Action item
Search each line below for the word "WIDTH" and list those that contain it.

[Extracted records]
-=-=-=-=-

**config.mk**
```make
export PLATFORM = sky130hd
export DESIGN_NAME = posit_add_scheduler
export DESIGN_NICKNAME = d
export VERILOG_FILES = /design/src/rtl/posit_add_scheduler.sv
export SDC_FILE = /design/constraint.sdc
export NUM_CORES = 1
export LEC_CHECK = 0
export CORE_UTILIZATION = 30
export DETAILED_ROUTE_END_ITERATION = 8
export GPL_TIMING_DRIVEN = 0
export PLACE_DENSITY = 0.62
export SETUP_SLACK_MARGIN = 0.2
export SYNTH_ARGS = -nofsm -noshare
export SYNTH_HDL_FRONTEND = slang
export SYNTH_SLANG_ARGS = --single-unit
```
**constraint.sdc**
```tcl
create_clock -name clk -period 4.3 [get_ports clk]
set_clock_uncertainty 0.15 [all_clocks]
set_input_delay 0.86 -clock clk [delete_from_list [all_inputs] [get_ports clk]]
set_output_delay 0.86 -clock clk [all_outputs]
set_load 0.02 [all_outputs]
```
**src/rtl/posit_add_scheduler.sv**
```systemverilog
// posit_add_scheduler
// Shares one fixed-latency posit adder among NUM_REQ requesters. A
// round-robin arbiter issues at most one operation per cycle, each requester
// may have only one operation outstanding, and a shadow pipeline carries the
// requester tag alongside the adder so that every sum lands in the response
// slot of the requester that issued it. Sums are opaque bit patterns.

module posit_add_scheduler #(
    parameter int WIDTH   = 7,
    parameter int NUM_REQ = 4,
    parameter int LAT     = 2
) (
    input  logic                       clk,
    input  logic                       rst,
    input  logic [NUM_REQ-1:0]         req_valid,
    output logic [NUM_REQ-1:0]         req_ready,
    input  logic [NUM_REQ*WIDTH-1:0]   req_a,
    input  logic [NUM_REQ*WIDTH-1:0]   req_b,
    output logic                       add_valid,
    output logic [WIDTH-1:0]           add_a,
    output logic [WIDTH-1:0]           add_b,
    input  logic [WIDTH-1:0]           add_result,
    output logic [NUM_REQ-1:0]         resp_valid,
    input  logic [NUM_REQ-1:0]         resp_ready,
    output logic [NUM_REQ*WIDTH-1:0]   resp_data,
    output logic                       idle,
    output logic [15:0]                op_count
);

    localparam int TW = $clog2(NUM_REQ);

    logic [TW-1:0]      rr_ptr;
    logic [NUM_REQ-1:0] inflight;
    logic [NUM_REQ-1:0] busy;
    logic [NUM_REQ-1:0] elig;
    logic [LAT-1:0]     shadow_v;
    logic [TW-1:0]      shadow_tag [LAT];

    logic               grant_found;
    logic [TW-1:0]      grant_idx;
    logic [TW-1:0]      scan_idx;
    logic [TW-1:0]      next_ptr;
    logic               comp_v;
    logic [TW-1:0]      comp_tag;

    // A requester holding an op in flight or an unconsumed result may not
    // issue again; both terms are registered, so there is no bypass.
    assign busy = inflight | resp_valid;
    assign elig = req_valid & ~busy;

    // The last shadow stage lines up with add_result for the op it tracks.
    assign comp_v   = shadow_v[LAT-1];
    assign comp_tag = shadow_tag[LAT-1];

    assign idle = ~|inflight & ~|resp_valid & ~|shadow_v;

    // Round-robin search: first eligible index starting at rr_ptr, wrapping.
    always_comb begin
        grant_found = 1'b0;
        grant_idx   = '0;
        scan_idx    = '0;
        for (int k = 0; k < NUM_REQ; k++) begin
            scan_idx = TW'((int'(rr_ptr) + k) % NUM_REQ);
            if (!grant_found && elig[scan_idx]) begin
                grant_found = 1'b1;
                grant_idx   = scan_idx;
            end
        end
    end

    // One-hot grant plus the operand mux feeding the shared adder.
    always_comb begin
        req_ready = '0;
        add_a     = '0;
        add_b     = '0;
        for (int i = 0; i < NUM_REQ; i++) begin
            if (grant_found && grant_idx == TW'(i)) begin
                req_ready[i] = 1'b1;
                add_a        = req_a[i*WIDTH +: WIDTH];
                add_b        = req_b[i*WIDTH +: WIDTH];
            end
        end
    end

    assign add_valid = grant_found;

    // Pointer moves to the slot just after the winner, wrapping at NUM_REQ.
    always_comb begin
        if (grant_idx == TW'(NUM_REQ - 1)) begin
            next_ptr = '0;
        end else begin
            next_ptr = grant_idx + TW'(1);
        end
    end

    // Arbitration pointer and the tag pipeline that shadows the adder.
    always_ff @(posedge clk) begin
        if (rst) begin
            rr_ptr   <= '0;
            shadow_v <= '0;
            for (int s = 0; s < LAT; s++) begin
                shadow_tag[s] <= '0;
            end
        end else begin
            if (grant_found) begin
                rr_ptr <= next_ptr;
            end
            shadow_v[0]   <= grant_found;
            shadow_tag[0] <= grant_idx;
            for (int s = 1; s < LAT; s++) begin
                shadow_v[s]   <= shadow_v[s-1];
                shadow_tag[s] <= shadow_tag[s-1];
            end
        end
    end

    // Per-requester bookkeeping: issue marks in flight, completion fills the
    // response slot, and the response handshake frees the slot again.
    always_ff @(posedge clk) begin
        if (rst) begin
            inflight   <= '0;
            resp_valid <= '0;
            resp_data  <= '0;
        end else begin
            for (int i = 0; i < NUM_REQ; i++) begin
                if (grant_found && grant_idx == TW'(i)) begin
                    inflight[i] <= 1'b1;
                end else if (comp_v && comp_tag == TW'(i)) begin
                    inflight[i] <= 1'b0;
                end
                if (comp_v && comp_tag == TW'(i)) begin
                    resp_valid[i]               <= 1'b1;
                    resp_data[i*WIDTH +: WIDTH] <= add_result;
                end else if (resp_valid[i] && resp_ready[i]) begin
                    resp_valid[i] <= 1'b0;
                end
            end
        end
    end

    // Completed-operation counter that sticks at its maximum value.
    always_ff @(posedge clk) begin
        if (rst) begin
            op_count <= '0;
        end else if (comp_v && op_count != 16'hFFFF) begin
            op_count <= op_count + 16'd1;
        end
    end

endmodule
```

-=-=-=-=-

Response for this exercise
    parameter int WIDTH   = 7,
    input  logic [NUM_REQ*WIDTH-1:0]   req_a,
    input  logic [NUM_REQ*WIDTH-1:0]   req_b,
    output logic [WIDTH-1:0]           add_a,
    output logic [WIDTH-1:0]           add_b,
    input  logic [WIDTH-1:0]           add_result,
    output logic [NUM_REQ*WIDTH-1:0]   resp_data,
                add_a        = req_a[i*WIDTH +: WIDTH];
                add_b        = req_b[i*WIDTH +: WIDTH];
                    resp_data[i*WIDTH +: WIDTH] <= add_result;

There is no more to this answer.